We will use an async generator variant to interoperate with async functions used
to fetch data:
// Generators require you to use the `function` syntax
> getInBatches = async function* (parameters = {}) {
// We start with the first page (or a page caller specified)
let page = parameters.page || 1;
let nextPage = true;
// We will loop while there is a next page of document results
// When the function will finish looping, the generator will complete as well
while (nextPage) {
// Override the page parameter to the one we are at, pass all other parameters
// through, to support full functionality of the `get` method (e.g. filtering)

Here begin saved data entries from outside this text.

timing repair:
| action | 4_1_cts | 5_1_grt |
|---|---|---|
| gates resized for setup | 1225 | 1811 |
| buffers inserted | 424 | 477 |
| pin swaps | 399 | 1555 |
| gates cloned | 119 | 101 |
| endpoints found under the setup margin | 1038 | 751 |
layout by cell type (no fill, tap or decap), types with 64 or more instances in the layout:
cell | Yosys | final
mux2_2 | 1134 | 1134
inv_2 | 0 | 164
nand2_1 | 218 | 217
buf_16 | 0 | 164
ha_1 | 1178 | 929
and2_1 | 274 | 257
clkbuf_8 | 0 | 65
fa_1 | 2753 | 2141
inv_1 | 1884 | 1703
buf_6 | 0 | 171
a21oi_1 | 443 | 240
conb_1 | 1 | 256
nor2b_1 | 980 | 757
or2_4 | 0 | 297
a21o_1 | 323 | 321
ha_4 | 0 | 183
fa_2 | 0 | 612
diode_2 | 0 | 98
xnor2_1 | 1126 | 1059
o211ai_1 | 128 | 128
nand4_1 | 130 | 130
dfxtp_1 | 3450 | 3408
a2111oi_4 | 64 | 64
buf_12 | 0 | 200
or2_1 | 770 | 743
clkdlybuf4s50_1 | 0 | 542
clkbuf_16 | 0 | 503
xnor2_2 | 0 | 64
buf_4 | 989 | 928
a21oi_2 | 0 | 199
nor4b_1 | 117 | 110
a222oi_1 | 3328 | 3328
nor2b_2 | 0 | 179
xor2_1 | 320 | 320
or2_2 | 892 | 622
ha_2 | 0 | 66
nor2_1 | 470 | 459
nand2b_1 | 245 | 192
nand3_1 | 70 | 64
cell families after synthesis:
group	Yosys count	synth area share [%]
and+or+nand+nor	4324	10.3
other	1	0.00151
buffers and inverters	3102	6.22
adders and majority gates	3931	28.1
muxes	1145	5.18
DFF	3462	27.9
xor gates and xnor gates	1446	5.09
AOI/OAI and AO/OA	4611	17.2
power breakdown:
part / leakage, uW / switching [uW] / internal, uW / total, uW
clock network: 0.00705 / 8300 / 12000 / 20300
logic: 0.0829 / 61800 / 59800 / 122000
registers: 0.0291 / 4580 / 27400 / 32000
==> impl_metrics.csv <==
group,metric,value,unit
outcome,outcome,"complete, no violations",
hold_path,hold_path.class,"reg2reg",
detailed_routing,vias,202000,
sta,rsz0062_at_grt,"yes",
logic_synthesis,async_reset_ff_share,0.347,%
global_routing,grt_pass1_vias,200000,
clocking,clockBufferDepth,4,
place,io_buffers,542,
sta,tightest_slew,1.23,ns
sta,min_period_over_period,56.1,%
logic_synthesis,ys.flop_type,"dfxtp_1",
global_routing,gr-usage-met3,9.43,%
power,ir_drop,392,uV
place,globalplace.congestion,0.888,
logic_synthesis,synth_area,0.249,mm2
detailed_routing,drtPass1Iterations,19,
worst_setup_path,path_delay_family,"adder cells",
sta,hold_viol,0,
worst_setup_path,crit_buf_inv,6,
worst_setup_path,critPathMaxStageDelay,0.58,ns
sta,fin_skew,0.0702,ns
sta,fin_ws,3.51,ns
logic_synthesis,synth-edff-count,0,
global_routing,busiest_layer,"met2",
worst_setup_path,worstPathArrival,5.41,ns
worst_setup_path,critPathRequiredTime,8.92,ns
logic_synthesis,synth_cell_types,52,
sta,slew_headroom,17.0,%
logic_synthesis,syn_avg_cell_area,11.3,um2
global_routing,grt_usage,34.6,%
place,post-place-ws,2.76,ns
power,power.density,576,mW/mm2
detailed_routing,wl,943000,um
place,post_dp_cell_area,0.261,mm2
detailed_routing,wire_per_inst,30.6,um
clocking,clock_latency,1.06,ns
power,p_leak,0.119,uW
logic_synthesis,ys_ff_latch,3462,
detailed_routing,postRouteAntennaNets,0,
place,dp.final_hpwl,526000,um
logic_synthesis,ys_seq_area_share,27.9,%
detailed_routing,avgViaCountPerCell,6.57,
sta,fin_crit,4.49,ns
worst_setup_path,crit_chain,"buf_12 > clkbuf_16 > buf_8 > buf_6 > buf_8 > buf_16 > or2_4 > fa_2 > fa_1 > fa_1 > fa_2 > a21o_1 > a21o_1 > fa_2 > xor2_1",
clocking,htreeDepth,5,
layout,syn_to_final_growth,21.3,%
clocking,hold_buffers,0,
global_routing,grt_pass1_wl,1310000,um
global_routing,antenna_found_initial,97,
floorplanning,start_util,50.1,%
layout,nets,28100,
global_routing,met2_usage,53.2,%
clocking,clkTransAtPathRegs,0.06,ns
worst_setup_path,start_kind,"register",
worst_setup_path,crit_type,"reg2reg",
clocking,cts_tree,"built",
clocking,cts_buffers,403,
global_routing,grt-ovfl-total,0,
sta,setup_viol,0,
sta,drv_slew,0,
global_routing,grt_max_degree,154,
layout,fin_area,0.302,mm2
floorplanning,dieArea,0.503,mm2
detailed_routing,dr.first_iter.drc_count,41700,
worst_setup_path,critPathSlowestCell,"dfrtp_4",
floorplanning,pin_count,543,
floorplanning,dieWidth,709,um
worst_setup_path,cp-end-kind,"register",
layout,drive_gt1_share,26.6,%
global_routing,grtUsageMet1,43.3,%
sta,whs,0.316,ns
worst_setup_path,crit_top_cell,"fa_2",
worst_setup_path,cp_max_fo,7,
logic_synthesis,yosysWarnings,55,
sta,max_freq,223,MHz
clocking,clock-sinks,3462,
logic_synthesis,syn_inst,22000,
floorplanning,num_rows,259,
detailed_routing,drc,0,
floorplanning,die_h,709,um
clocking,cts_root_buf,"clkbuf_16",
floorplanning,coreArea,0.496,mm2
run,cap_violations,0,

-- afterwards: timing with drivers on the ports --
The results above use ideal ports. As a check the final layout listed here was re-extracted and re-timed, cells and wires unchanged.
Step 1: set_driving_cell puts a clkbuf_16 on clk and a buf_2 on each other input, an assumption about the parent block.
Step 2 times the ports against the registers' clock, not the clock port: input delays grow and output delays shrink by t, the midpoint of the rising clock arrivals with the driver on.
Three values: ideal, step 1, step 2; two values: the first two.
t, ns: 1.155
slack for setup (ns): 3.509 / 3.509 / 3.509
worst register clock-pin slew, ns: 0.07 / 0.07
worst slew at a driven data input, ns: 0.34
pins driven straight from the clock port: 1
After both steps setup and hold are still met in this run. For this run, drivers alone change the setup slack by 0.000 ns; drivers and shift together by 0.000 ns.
Source: an optimization exercise on an open RTL-to-GDS flow (aim: small area and a short achievable clock period). Production flows keep margins and buffers that such runs may drop.
RTL that was checked went through simulation tests only; none was proved equivalent to the original.

==> 01-21: inputs <==
==> flow/design.v <==
module fir_16tap (
	input  wire               clk,
	input  wire               rst,
	input  wire signed [15:0] xin,
	output wire signed [35:0] yout
);
reg  [15:0] d [1:14];            
reg  [15:0] m;                   
reg  [22:0] y;
reg  [22:0] v;
reg  [3:0]  cnt;                 
wire        mv = &cnt[3:1];      
wire [15:0] mn = mv ? {~d[14][15], d[14][14:0]} : 16'h8000;
wire [15:0] xf = {~xin[15], xin[14:0]};
wire [22:0] y_n, v_n;
wire [22:0] p = {y[21:0], 1'b0} ^ v;    
wire [22:0] g = {y[21:0], 1'b0} & v;
fir_v u_v (.y(y), .m(m), .mn(mn), .s(v_n));
fir_y u_y (.p(p), .g(g), .xf(xf), .s(y_n));
integer k;
always @(posedge clk) begin
	d[1] <= xin;
	for (k = 2; k <= 14; k = k + 1)
		d[k] <= d[k-1];
end
always @(posedge clk) begin
	if (rst) begin
		cnt <= 4'd0;
		m   <= 16'h8000;
		y   <= 23'd0;
		v   <= 23'h7f8000;
	end else begin
		if (!(&cnt))
			cnt <= cnt + 4'd1;
		m   <= mn;
		y   <= y_n;
		v   <= v_n;
	end
end
assign yout = {{13{y[22]}}, y};
endmodule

const response = await documentApiClient.get({ ...parameters, page });
// We use the `yield` keyword to return a single result from a generator
// Because the `yield` is used in a loop, it means we will return multiple values
yield ({
documents: response.results,
page: response.page,
totalPages: response.total_pages,
});
// Check if this is the last results page
nextPage = !!response.next_page;
page += 1;
}
}
[AsyncGeneratorFunction: getInBatches]As you can see, we pass all the parameters to the get call – this mean you're free to use
any supported features of the get method, such as using the filter parameter to filter
(see the Prismic documentation
on how to use it):
We can use this kind of generator with a for await ... of loop – it will keep asking for
consecutive elements of the generator until it completes and process them asynchronously
using the provided loop body. This allows us to easily process the documents in batches, using
the pageSize parameter to control the batch size:
> for await (const batch of getInBatches({ pageSize: 2 })) {
console.log("Processing batch:", batch);
}
Processing batch: { ... }
Processing batch: { ... }
Processing batch: { ... }
undefinedThe console.log is a placeholder for whatever processing you might want to do. For example
we could wrap the processing we've done previously into a function and then call it for each
generator element in the loop body:
> var { syncWithMigrationRelease } = await import("./src/import/documents.mjs")
undefined
> processDocuments = async documents =>
documentMapper(documents).then(syncWithMigrationRelease())
[AsyncFunction: processDocuments]
> for await (const batch of getInBatches({ pageSize: 2 })) {
await processDocuments(batch);
}
undefinedAnother option is, as mentioned previously, first saving documents to files, modifying
them by hand, and then updating. A very basic script to save the documents could look
like this (you have to create the documents directory beforehand):
> var fs = await import("node:fs/promises")
undefined
> for await (const batch of getInBatches({ pageSize: 2 })) {
for (const document of batch.documents) {
await fs.writeFile(
`documents/${ document.id }.json`,
JSON.stringify(document, undefined, 2),
{ encoding: "utf-8" }
);
}
}
undefinedAt this point, you would modify the documents in files, then read them back and sync with the migration release. A very basic script to do that could look like this:
> var { glob } = await import("glob")
undefined
> var { pathToFileURL } = await import("node:url")
undefined
> for await (const documentPath of glob.iterate("documents/*.json")) {
const path = pathToFileURL(documentPath)
const document = await fs.readFile(path, { encoding: "utf-8" })
.then(JSON.parse);
// Necessary if you would want to use e.g. `resolveReferences` and `syncAssets`
// to add new assets/links to your documents
document.path = path;
await Promise.resolve({ documents: [ document ]})
.then(syncWithMigrationRelease())
}
undefinedOf course this is code is very simplified and doesn't exhaustively support all the ways
you can modify the documents – for example if you added a new image using a file://...
URL, you will need to discover the assets, sync them with the Media Library and resolve
references to those assets in the documents. It should be relatively simple to do this
by referencing the HTML import example.